** Data excerpts follows **

`src/hdl/mcg_pkg.sv`:
```
// Shared types and constants for the midpoint circle generator.
package mcg_pkg;

    // Request kind carried on the input tuser bit
    typedef enum logic {
        KIND_START = 1'b0,
        KIND_STEP  = 1'b1
    } t_kind;

    // Eight symmetric points per offset pair
    localparam int POINTS  = 8;
    localparam int PT_BITS = $clog2(POINTS);

endpackage

```
`src/hdl/mcg_ram.sv`:
```
// Generic single-write, single-read RAM with registered read data.
module mcg_ram #(
    parameter int WIDTH = 8,
    parameter int DEPTH = 2,
    localparam int AW   = (DEPTH > 1) ? $clog2(DEPTH) : 1
) (
    input  logic             i_clk,
    input  logic             i_we,
    input  logic [AW-1:0]    i_waddr,
    input  logic [WIDTH-1:0] i_wdata,
    input  logic [AW-1:0]    i_raddr,
    output logic [WIDTH-1:0] o_rdata
);

    logic [WIDTH-1:0] r_mem [DEPTH];
    logic [WIDTH-1:0] r_rdata;

    // Read-before-write: a same-cycle read returns the old word
    always_ff @(posedge i_clk) begin
        if (i_we) begin
            r_mem[i_waddr] <= i_wdata;
        end
        r_rdata <= r_mem[i_raddr];
    end

    assign o_rdata = r_rdata;

endmodule

```
`src/hdl/mcg_core.sv`:
```
// Request stage and read-modify-write of the circle state word.
module mcg_core #(
    parameter int COORD_BITS  = 12,
    parameter int RADIUS_BITS = 11,
    localparam int OFF_BITS   = RADIUS_BITS + 1,
    localparam int DEC_BITS   = RADIUS_BITS + 3
) (
    input  logic                   i_clk,
    input  logic                   i_rst_n,
    // request side
    input  logic                   i_req_valid,
    output logic                   o_req_ready,
    input  mcg_pkg::t_kind         i_req_kind,
    input  logic [COORD_BITS-1:0]  i_req_cx,
    input  logic [COORD_BITS-1:0]  i_req_cy,
    input  logic [RADIUS_BITS-1:0] i_req_rad,
    // group side
    output logic                   o_grp_valid,
    input  logic                   i_grp_ready,
    output logic [COORD_BITS-1:0]  o_grp_cx,
    output logic [COORD_BITS-1:0]  o_grp_cy,
    output logic [OFF_BITS-1:0]    o_grp_ox,
    output logic [OFF_BITS-1:0]    o_grp_oy,
    output logic                   o_grp_final
);

    // State word: {cx, cy, ox, oy, decision, active}
    localparam int SW = 2 * COORD_BITS + 2 * OFF_BITS + DEC_BITS + 1;

    localparam logic [DEC_BITS-1:0] DEC_ONE   = DEC_BITS'(1);
    localparam logic [DEC_BITS-1:0] DEC_THREE = DEC_BITS'(3);
    localparam logic [DEC_BITS-1:0] DEC_FIVE  = DEC_BITS'(5);
    localparam logic [OFF_BITS-1:0] OFF_ONE   = OFF_BITS'(1);

    // request stage
    logic                   r_s1_valid;
    mcg_pkg::t_kind         r_s1_kind;
    logic [COORD_BITS-1:0]  r_s1_cx;
    logic [COORD_BITS-1:0]  r_s1_cy;
    logic [RADIUS_BITS-1:0] r_s1_rad;

    // forwarding and written flag
    logic                   r_fwd_valid;
    logic [SW-1:0]          r_fwd_data;
    logic                   r_init;

    logic [SW-1:0]          ram_rdata;
    logic [SW-1:0]          cur;
    logic [SW-1:0]          wdata;
    logic                   we;
    logic                   s1_fire;
    logic                   makes_grp;

    logic [COORD_BITS-1:0]  cur_cx, cur_cy, new_cx, new_cy;
    logic [OFF_BITS-1:0]    cur_ox, cur_oy, new_ox, new_oy;
    logic [DEC_BITS-1:0]    cur_dec, new_dec;
    logic                   cur_act, new_act;
    logic [DEC_BITS-1:0]    two_x, two_y;

    mcg_ram #(
        .WIDTH (SW),
        .DEPTH (1)
    ) u_state_ram (
        .i_clk   (i_clk),
        .i_we    (we),
        .i_waddr (1'b0),
        .i_wdata (wdata),
        .i_raddr (1'b0),
        .o_rdata (ram_rdata)
    );

    // Current state: prior-cycle write, else RAM word (zero until written)
    assign cur = r_fwd_valid ? r_fwd_data : (r_init ? ram_rdata : '0);
    assign {cur_cx, cur_cy, cur_ox, cur_oy, cur_dec, cur_act} = cur;

    assign two_x = DEC_BITS'({cur_ox, 1'b0});
    assign two_y = DEC_BITS'({cur_oy, 1'b0});

    // Next state for the request in stage one
    always_comb begin
        new_cx  = cur_cx;
        new_cy  = cur_cy;
        new_ox  = cur_ox;
        new_oy  = cur_oy;
        new_dec = cur_dec;
        case (r_s1_kind)
            mcg_pkg::KIND_START: begin
                new_cx  = r_s1_cx;
                new_cy  = r_s1_cy;
                new_ox  = '0;
                new_oy  = OFF_BITS'(r_s1_rad);
                new_dec = DEC_ONE - DEC_BITS'(r_s1_rad);
            end
            mcg_pkg::KIND_STEP: begin
                new_ox = cur_ox + OFF_ONE;
                if (cur_dec[DEC_BITS-1]) begin
                    new_dec = cur_dec + two_x + DEC_THREE;
                end else begin
                    new_dec = cur_dec + two_x - two_y + DEC_FIVE;
                    new_oy  = cur_oy - OFF_ONE;
                end
            end
            default: begin
                new_ox = cur_ox;
            end
        endcase
    end

    assign new_act   = new_ox < new_oy;
    assign makes_grp = (r_s1_kind == mcg_pkg::KIND_START) || cur_act;
    assign s1_fire   = r_s1_valid && (!makes_grp || i_grp_ready);
    assign we        = s1_fire && makes_grp;
    assign wdata     = {new_cx, new_cy, new_ox, new_oy, new_dec, new_act};

    assign o_req_ready = !r_s1_valid || s1_fire;

    // Stage-one control and written-state tracking
    always_ff @(posedge i_clk) begin
        if (!i_rst_n) begin
            r_s1_valid  <= 1'b0;
            r_fwd_valid <= 1'b0;
            r_init      <= 1'b0;
        end else begin
            if (o_req_ready) begin
                r_s1_valid <= i_req_valid;
            end
            r_fwd_valid <= we;
            if (we) begin
                r_init <= 1'b1;
            end
        end
    end

    // Payload registers
    always_ff @(posedge i_clk) begin
        if (o_req_ready && i_req_valid) begin
            r_s1_kind <= i_req_kind;
            r_s1_cx   <= i_req_cx;
            r_s1_cy   <= i_req_cy;
            r_s1_rad  <= i_req_rad;
        end
        r_fwd_data <= wdata;
    end

    // Group request toward the emitter
    assign o_grp_valid = r_s1_valid && makes_grp;
    assign o_grp_cx    = new_cx;
    assign o_grp_cy    = new_cy;
    assign o_grp_ox    = new_ox;
    assign o_grp_oy    = new_oy;
    assign o_grp_final = !new_act;

endmodule

```
`src/hdl/mcg_emit.sv`:
```
// Group buffer and eight-point pixel emitter.
module mcg_emit #(
    parameter int COORD_BITS  = 12,
    parameter int RADIUS_BITS = 11,
    localparam int OFF_BITS   = RADIUS_BITS + 1,
    localparam int PIX_BITS   =
        ((COORD_BITS > RADIUS_BITS) ? COORD_BITS : RADIUS_BITS) + 2
) (
    input  logic                  i_clk,
    input  logic                  i_rst_n,
    input  logic                  i_grp_valid,
    output logic                  o_grp_ready,
    input  logic [COORD_BITS-1:0] i_grp_cx,
    input  logic [COORD_BITS-1:0] i_grp_cy,
    input  logic [OFF_BITS-1:0]   i_grp_ox,
    input  logic [OFF_BITS-1:0]   i_grp_oy,
    input  logic                  i_grp_final,
    output logic                  o_pix_valid,
    input  logic                  i_pix_ready,
    output logic [PIX_BITS-1:0]   o_pix_x,
    output logic [PIX_BITS-1:0]   o_pix_y,
    output logic                  o_pix_last,
    output logic                  o_pix_done
);

    localparam logic [mcg_pkg::PT_BITS-1:0] PT_LAST = mcg_pkg::PT_BITS'(mcg_pkg::POINTS - 1);
    localparam logic [mcg_pkg::PT_BITS-1:0] PT_ONE  = mcg_pkg::PT_BITS'(1);

    // skid slot
    logic                  r_slot_valid;
    logic [COORD_BITS-1:0] r_slot_cx, r_slot_cy;
    logic [OFF_BITS-1:0]   r_slot_ox, r_slot_oy;
    logic                  r_slot_final;

    // emitting group
    logic                          r_em_valid;
    logic [mcg_pkg::PT_BITS-1:0]   r_em_cnt;
    logic [COORD_BITS-1:0]         r_em_cx, r_em_cy;
    logic [OFF_BITS-1:0]           r_em_ox, r_em_oy;
    logic                          r_em_final;

    logic em_done, em_load, slot_take;
    logic x_neg, y_neg;
    logic [PIX_BITS-1:0] ext_cx, ext_cy, ext_a, ext_b;

    assign em_done     = r_em_valid && i_pix_ready && (r_em_cnt == PT_LAST);
    assign em_load     = r_slot_valid && (!r_em_valid || em_done);
    assign slot_take   = i_grp_valid && o_grp_ready;
    assign o_grp_ready = !r_slot_valid || em_load;

    // Control
    always_ff @(posedge i_clk) begin
        if (!i_rst_n) begin
            r_slot_valid <= 1'b0;
            r_em_valid   <= 1'b0;
            r_em_cnt     <= '0;
        end else begin
            if (o_grp_ready) begin
                r_slot_valid <= i_grp_valid;
            end
            if (em_load) begin
                r_em_valid <= 1'b1;
                r_em_cnt   <= '0;
            end else if (em_done) begin
                r_em_valid <= 1'b0;
                r_em_cnt   <= '0;
            end else if (r_em_valid && i_pix_ready) begin
                r_em_cnt <= r_em_cnt + PT_ONE;
            end
        end
    end

    // Payload
    always_ff @(posedge i_clk) begin
        if (slot_take) begin
            r_slot_cx    <= i_grp_cx;
            r_slot_cy    <= i_grp_cy;
            r_slot_ox    <= i_grp_ox;
            r_slot_oy    <= i_grp_oy;
            r_slot_final <= i_grp_final;
        end
        if (em_load) begin
            r_em_cx    <= r_slot_cx;
            r_em_cy    <= r_slot_cy;
            r_em_ox    <= r_slot_ox;
            r_em_oy    <= r_slot_oy;
            r_em_final <= r_slot_final;
        end
    end

    // Point select: odd points swap x and y; signs follow the octant order
    always_comb begin
        x_neg  = r_em_cnt inside {[2:5]};
        y_neg  = r_em_cnt inside {[4:7]};
        ext_cx = PIX_BITS'(r_em_cx);
        ext_cy = PIX_BITS'(r_em_cy);
        ext_a  = PIX_BITS'(r_em_cnt[0] ? r_em_oy : r_em_ox);
        ext_b  = PIX_BITS'(r_em_cnt[0] ? r_em_ox : r_em_oy);
    end

    assign o_pix_x     = x_neg ? (ext_cx - ext_a) : (ext_cx + ext_a);
    assign o_pix_y     = y_neg ? (ext_cy - ext_b) : (ext_cy + ext_b);
    assign o_pix_valid = r_em_valid;
    assign o_pix_last  = r_em_cnt == PT_LAST;
    assign o_pix_done  = r_em_final;

endmodule

```
`src/hdl/midpoint_circle_generator_unit.sv`:
```
// Top level of the midpoint circle generator.
//
//  Channel   Dir  Handshake                       Payload
//  s_axis    in   i_s_axis_tvalid/o_s_axis_tready kind, center_x, center_y, radius
//  m_axis    out  o_m_axis_tvalid/i_m_axis_tready pixel_x, pixel_y, last, done_res
//
// A start or an active step request yields eight pixels, one per cycle while
// the output is ready; the pixel emitter sets the sustained rate. A step with
// no circle in progress is absorbed without producing pixels. Synchronous
// active-low reset clears all control state; the circle state word lives in
// a one-entry RAM and reads as zero until first written. Output stalls back
// up through a one-group skid slot and the request stage to o_s_axis_tready.
module midpoint_circle_generator_unit #(
    parameter int COORD_BITS  = 12,
    parameter int RADIUS_BITS = 11,
    localparam int PIX_BITS   =
        ((COORD_BITS > RADIUS_BITS) ? COORD_BITS : RADIUS_BITS) + 2,
    localparam int IN_BITS    = ((2 * COORD_BITS + RADIUS_BITS + 7) / 8) * 8,
    localparam int OUT_BITS   = ((2 * PIX_BITS + 7) / 8) * 8
) (
    input  logic                i_clk,
    input  logic                i_rst_n,
    input  logic                i_s_axis_tvalid,
    output logic                o_s_axis_tready,
    // center_x, center_y, radius, zero pad
    input  logic [IN_BITS-1:0]  i_s_axis_tdata,
    // kind
    input  logic [0:0]          i_s_axis_tuser,
    output logic                o_m_axis_tvalid,
    input  logic                i_m_axis_tready,
    // pixel_x, pixel_y, zero pad
    output logic [OUT_BITS-1:0] o_m_axis_tdata,
    output logic                o_m_axis_tlast,
    // done_res
    output logic [0:0]          o_m_axis_tuser
);

    localparam int OFF_BITS = RADIUS_BITS + 1;

    logic                  grp_valid, grp_ready, grp_final;
    logic [COORD_BITS-1:0] grp_cx, grp_cy;
    logic [OFF_BITS-1:0]   grp_ox, grp_oy;
    logic [PIX_BITS-1:0]   pix_x, pix_y;
    logic                  pix_done;

    mcg_core #(
        .COORD_BITS  (COORD_BITS),
        .RADIUS_BITS (RADIUS_BITS)
    ) u_core (
        .i_clk       (i_clk),
        .i_rst_n     (i_rst_n),
        .i_req_valid (i_s_axis_tvalid),
        .o_req_ready (o_s_axis_tready),
        .i_req_kind  (mcg_pkg::t_kind'(i_s_axis_tuser[0])),
        .i_req_cx    (i_s_axis_tdata[COORD_BITS-1:0]),
        .i_req_cy    (i_s_axis_tdata[2*COORD_BITS-1:COORD_BITS]),
        .i_req_rad   (i_s_axis_tdata[2*COORD_BITS+RADIUS_BITS-1:2*COORD_BITS]),
        .o_grp_valid (grp_valid),
        .i_grp_ready (grp_ready),
        .o_grp_cx    (grp_cx),
        .o_grp_cy    (grp_cy),
        .o_grp_ox    (grp_ox),
        .o_grp_oy    (grp_oy),
        .o_grp_final (grp_final)
    );

    mcg_emit #(
        .COORD_BITS  (COORD_BITS),
        .RADIUS_BITS (RADIUS_BITS)
    ) u_emit (
        .i_clk       (i_clk),
        .i_rst_n     (i_rst_n),
        .i_grp_valid (grp_valid),
        .o_grp_ready (grp_ready),
        .i_grp_cx    (grp_cx),
        .i_grp_cy    (grp_cy),
        .i_grp_ox    (grp_ox),
        .i_grp_oy    (grp_oy),
        .i_grp_final (grp_final),
        .o_pix_valid (o_m_axis_tvalid),
        .i_pix_ready (i_m_axis_tready),
        .o_pix_x     (pix_x),
        .o_pix_y     (pix_y),
        .o_pix_last  (o_m_axis_tlast),
        .o_pix_done  (pix_done)
    );

    // Pack output fields, lowest first
    assign o_m_axis_tdata = OUT_BITS'({pix_y, pix_x});
    assign o_m_axis_tuser = pix_done;

endmodule
```
`config.mk`:
```
export PLATFORM = sky130hd
export DESIGN_NAME = midpoint_circle_generator_unit
export DESIGN_NICKNAME = d
export VERILOG_FILES = /design/src/hdl/mcg_pkg.sv /design/src/hdl/mcg_ram.sv /design/src/hdl/mcg_core.sv /design/src/hdl/mcg_emit.sv /design/src/hdl/midpoint_circle_generator_unit.sv
export SDC_FILE = /design/constraint.sdc
export NUM_CORES = 1
export LEC_CHECK = 0
export BUFFER_PORTS_ARGS = -buffer_cell sky130_fd_sc_hd__buf_2
export CORE_UTILIZATION = 40
export DETAILED_ROUTE_END_ITERATION = 16
export GPL_ROUTABILITY_DRIVEN = 0
export MAX_ROUTING_LAYER = met4
export PLACE_DENSITY_LB_ADDON = 0.05
export SLEW_MARGIN = 20
export SYNTH_ARGS = -nofsm -noshare
export SYNTH_HDL_FRONTEND = slang
export SYNTH_SLANG_ARGS = --single-unit
```
`constraint.sdc`:
```
create_clock -name i_clk -period 4.93 [get_ports i_clk]
set_input_delay 0.986 -clock i_clk [delete_from_list [all_inputs] [get_ports i_clk]]
set_output_delay 0.986 -clock i_clk [all_outputs]
set_load 0.03 [all_outputs]
```
==> metrics.md <==
| Metric | Value |
|---|---|
| Status | complete, but fails checks |
| Failing checks | design-rule violations |
| Total Routed Length | between 30000 and 40000 µm |
| GR Overflow Total | 0 |
| Antenna cells | 0 |
| Share of post-route cells with drive strength above 1 | 15.82% |
| Cell variety after synth | 72 |
| DRC errors left | 5 |
| Post-synth EDFFs | approximately 200 |
| Total core area | 35830 µm² |
| Grt met3 use | 2.423% |
| Vias/cell | ~5.0 |
| Final Hold Viols | 0 |
| CTS Root Cell | clkbuf_16 |
| Register Area | ~8600 µm² |
| Detailed placement HPWL | between 20000 and 25000 µm |
| Vias in the first global route | 8900 |
| First-pass GRT wire length | 48700 µm |
| Drt pass-1 iters | 10 |
| All-Layer GR Usage | around 17% |
| Reg2Reg Depth | 20 |
| Slew Limit Fails | 0 |
| Area Overhead vs Synth | 16.07% |
| Average size of a mapped cell | 12.18 µm² |
| Synth warn | 0 |
| Initial core utilization | 40.94% |
| Fin nets | about 1500 |
| Post-synth ARST share | 0% |
| GR Util met2 | a little over a quarter |
| #FFs+latches synth | approximately 330 |
| Clock-pin slew on the worst setup and hold paths | roughly 60 ps |
| IO Pins | 81 |
| Mapped cell area | 14670 µm² |
| Filler Cell Count | roughly 3200 |
| Top cell type by total area after synthesis | edfxtp_1 |
| Crit-path max FO | 9 |
| Max_slew headroom | approximately 32% |
| Share of the synthesized area in the top cell type | between 40 and 50% |
| Hold-fix buffers, CTS | 0 |
| Post-synthesis instance total | 1204 |
| Post-Route Skew | between 20 and 30 ps |
| CTS sink cnt | approximately 330 |
| Hold Path Class | reg2reg |
| Slew @ Worst Pin | around 1000 ps |
| Setup violations, final | 0 |
| End of the worst register-to-register path | u_core.u_state_ram.r_mem[0][14] |
| Routed len/inst | 16.92 µm |
| DR iter-0 viols | around 440 |
| Chip height | 193.5 µm |
| Port bufs | 71 |
| Critical Path End Type | flop |
| DIE AREA | between 30000 and 40000 µm² |
| Maxcap violations | 0 |
| Clock insertion delay at the later pin of the skew report | approximately 510 ps |
| Seq/Total Area, Yosys | 58.62% |
| Most frequent cells in the layout | 197 x edfxtp_1, 132 x dfxtp_1, 103 x ha_1 |
| Initial antenna violation count | 0 |
| Fmax | ~0.21 GHz |
| Required time of the worst setup path | 5140 ps |
| Number of routed nets with antenna violations | 0 |
| Multi-input logic area | ~5600 µm² |
| Peak supply drop | approximately 0.22 mV |
| Die X | just under 200 µm |
| Longest Clk Path Bufs | 3 |
| Row count | slightly below 70 |
| Post-Route Utilization | 47.52% |
| CTS tree | done |
| Vias | between 9000 and 10000 |
| Leakage | around 6.8 nW |
| Largest net degree at the start of global routing | 66 |
| Hold path depth | 0 |
| Num CTS Buffers | 37 |
| Tmin final | ~4700 ps |
| Met1 Use GR | 23.63% |
| Worst Hold End | u_core.u_state_ram.o_rdata[21] |
| Critical Path AT | 4870 ps |
| Worst r2r src | u_core.r_fwd_valid |
| Worst reg2reg setup slack | between 200 and 300 ps |
| Area contributors post-synth | edfxtp_1 40%, dfxtp_1 18%, ha_1 8.8% |
| Final worst slack | 264.1 ps |
| Post-synth top flop | edfxtp_1 |
| Busiest grt layer | met2 |
| Hold wc startpoint | u_core.u_state_ram.r_mem[0][21] |
| Final Cycle Share | a little over nine tenths |
| Pre-CTS setup slack | about 180 ps |
| RSZ-0062 raised after global routing | true |
| H-tree levels | 2 |
| WS Path Type | reg2reg |
| Startpoint Class | flop |
| Pwr dens | 399.6 nW/µm² |
| Commonest non-fill, non-tap cell in the layout | edfxtp_1 |
## cells in the mapped netlist (all sizes together) (4+ instances only)
library cell    n
edfxtp        197
and3            8
clkbuf         29
nor3b           4
a211oi          7
inv            90
nand4           6
a22oi          44
ha            103
and2           10
nor3           24
a22o           21
nor2           77
nand2b          6
xor2           21
a21o           12
mux2i          30
nor2b          10
a21boi          5
xnor2          54
dfxtp         134
buf            12
o21a            7
a31o            5
nand3          17
a21oi          96
o21ai          47
fa              6
or3             9
nand2          43
o211ai          8
a31oi           8
mux2            8
o21bai         12
## repair_timing
| item | CTS | global route |
|---|---|---|
| resized for setup | 0 | 7 |
| buffers inserted | 0 | 2 |
| endpoints found under the setup margin | 0 | 7 |
## logic make-up (layout without fill, tap and decap cells)
| family | count (synthesis) | in the layout | synth area share (%) |
|---|---|---|---|
| flops | 331 | 331 | 58.62 |
| compound gates | 296 | 296 | 13.43 |
| simple gates | 223 | 223 | 7.328 |
| buf+inv | 131 | 264 | 3.489 |
| fa+ha+maj | 109 | 109 | 9.606 |
| xor+xnor | 75 | 75 | 4.837 |
| mux | 38 | 38 | 2.662 |
| other cells | 1 | 4 | 0.02557 |
## stage by stage
step / hold slack, ps / setup TNS, ps / power [W] / area [µm²] / instances
2_1_floorplan: 323.3 / 0 / 0.003869 / 14700 / 1207
5_1_grt: 340.2 / -106.6 / 0.007122 / 17020 / 1801
3_5_place_dp: 326.9 / 0 / 0.004136 / 15740 / 1732
3_3_place_gp: 323.3 / 0 / 0.004123 / 15740 / 1732
6_report: 331.5 / 0 / 0.006802 / 17020 / 1801
4_1_cts: 334.8 / 0 / 0.006896 / 16970 / 1799
## metal layers
metal	up-vias	wire, µm
met5	-	0
met4	0	554
met3	35	1001
li1	4582	-
met2	140	13530
met1	4337	15390
## state kept, by name, summed over array words and instances, names as in the netlist, 3 cells and up
signal	cells
u_core.r_s1_cy	12
u_emit.r_slot_oy	12
u_emit.r_slot_ox	12
u_core.r_fwd_data	63
u_emit.r_em_cx	12
u_emit.r_slot_cx	12
u_emit.r_em_ox	12
u_core.r_s1_rad	11
u_emit.r_em_oy	12
u_core.r_s1_cx	12
u_emit.r_em_cy	12
u_emit.r_slot_cy	12
u_core.u_state_ram.r_mem	63
u_emit.r_em_cnt	3
u_core.u_state_ram.o_rdata	63
## critical path, stage by stage, from the launching register on
cell and delay, ps:
dfxtp_4 420, nor2b_4 90, a22oi_1 190, inv_1 110
ha_1 250, fa_1 460, a211oi_4 310, nor2_2 90
xor2_2 200, ha_1 270, ha_1 340, o21a_1 140
o31a_1 180, o41ai_1 80, buf_4 140, o211a_1 230
or4_1 460, nand2_1 90, a41oi_2 40, xnor2_1 170
a21oi_1 100
## cell type report
cell class / count / share of cell area, %
Sequential cell: 331 / 50.54
Multi-Input combinational cell: 745 / 33.13
Clock buffer: 54 / 6.291
Timing Repair Buffer: 107 / 3.697
Tap cell: 461 / 3.388
Inverter: 90 / 1.984
Clock inverter: 13 / 0.9702
## where the power goes
group          switching (W)  total (W)  internal (W)
Clock                0.00105    0.00273       0.00168
Combinational       0.000535   0.000890      0.000355
Sequential         0.0000572    0.00318       0.00312
Total                0.00165    0.00680       0.00516
## worst max path at each step
stage	cells past startpoint	end	start
finish	20	u_core.u_state_ram.r_mem[0][14]	u_core.r_fwd_valid
floorplan	22	u_core.u_state_ram.r_mem[0][14]	u_core.r_fwd_valid
CTS	12	o_m_axis_tdata[26]	u_emit.r_em_cnt[0]
global placement	19	u_core.u_state_ram.r_mem[0][14]	u_core.r_init
global route	20	u_core.u_state_ram.r_mem[0][14]	u_core.r_fwd_valid
detailed placement	19	u_core.u_state_ram.r_mem[0][14]	u_core.r_init
No activity file was read; power rests on OpenSTA's default activity.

** End of Data excerpts **

→ **The task**: Which lines run from the one holding "End | u_core.u_state_ram.o_rdata[21] |" through the one holding "## repair_timing" in the records above? Repeat them exactly, both included, and nothing more.

→ **Answer to this problem**:
| Worst Hold End | u_core.u_state_ram.o_rdata[21] |
| Critical Path AT | 4870 ps |
| Worst r2r src | u_core.r_fwd_valid |
| Worst reg2reg setup slack | between 200 and 300 ps |
| Area contributors post-synth | edfxtp_1 40%, dfxtp_1 18%, ha_1 8.8% |
| Final worst slack | 264.1 ps |
| Post-synth top flop | edfxtp_1 |
| Busiest grt layer | met2 |
| Hold wc startpoint | u_core.u_state_ram.r_mem[0][21] |
| Final Cycle Share | a little over nine tenths |
| Pre-CTS setup slack | about 180 ps |
| RSZ-0062 raised after global routing | true |
| H-tree levels | 2 |
| WS Path Type | reg2reg |
| Startpoint Class | flop |
| Pwr dens | 399.6 nW/µm² |
| Commonest non-fill, non-tap cell in the layout | edfxtp_1 |
## cells in the mapped netlist (all sizes together) (4+ instances only)
library cell    n
edfxtp        197
and3            8
clkbuf         29
nor3b           4
a211oi          7
inv            90
nand4           6
a22oi          44
ha            103
and2           10
nor3           24
a22o           21
nor2           77
nand2b          6
xor2           21
a21o           12
mux2i          30
nor2b          10
a21boi          5
xnor2          54
dfxtp         134
buf            12
o21a            7
a31o            5
nand3          17
a21oi          96
o21ai          47
fa              6
or3             9
nand2          43
o211ai          8
a31oi           8
mux2            8
o21bai         12
## repair_timing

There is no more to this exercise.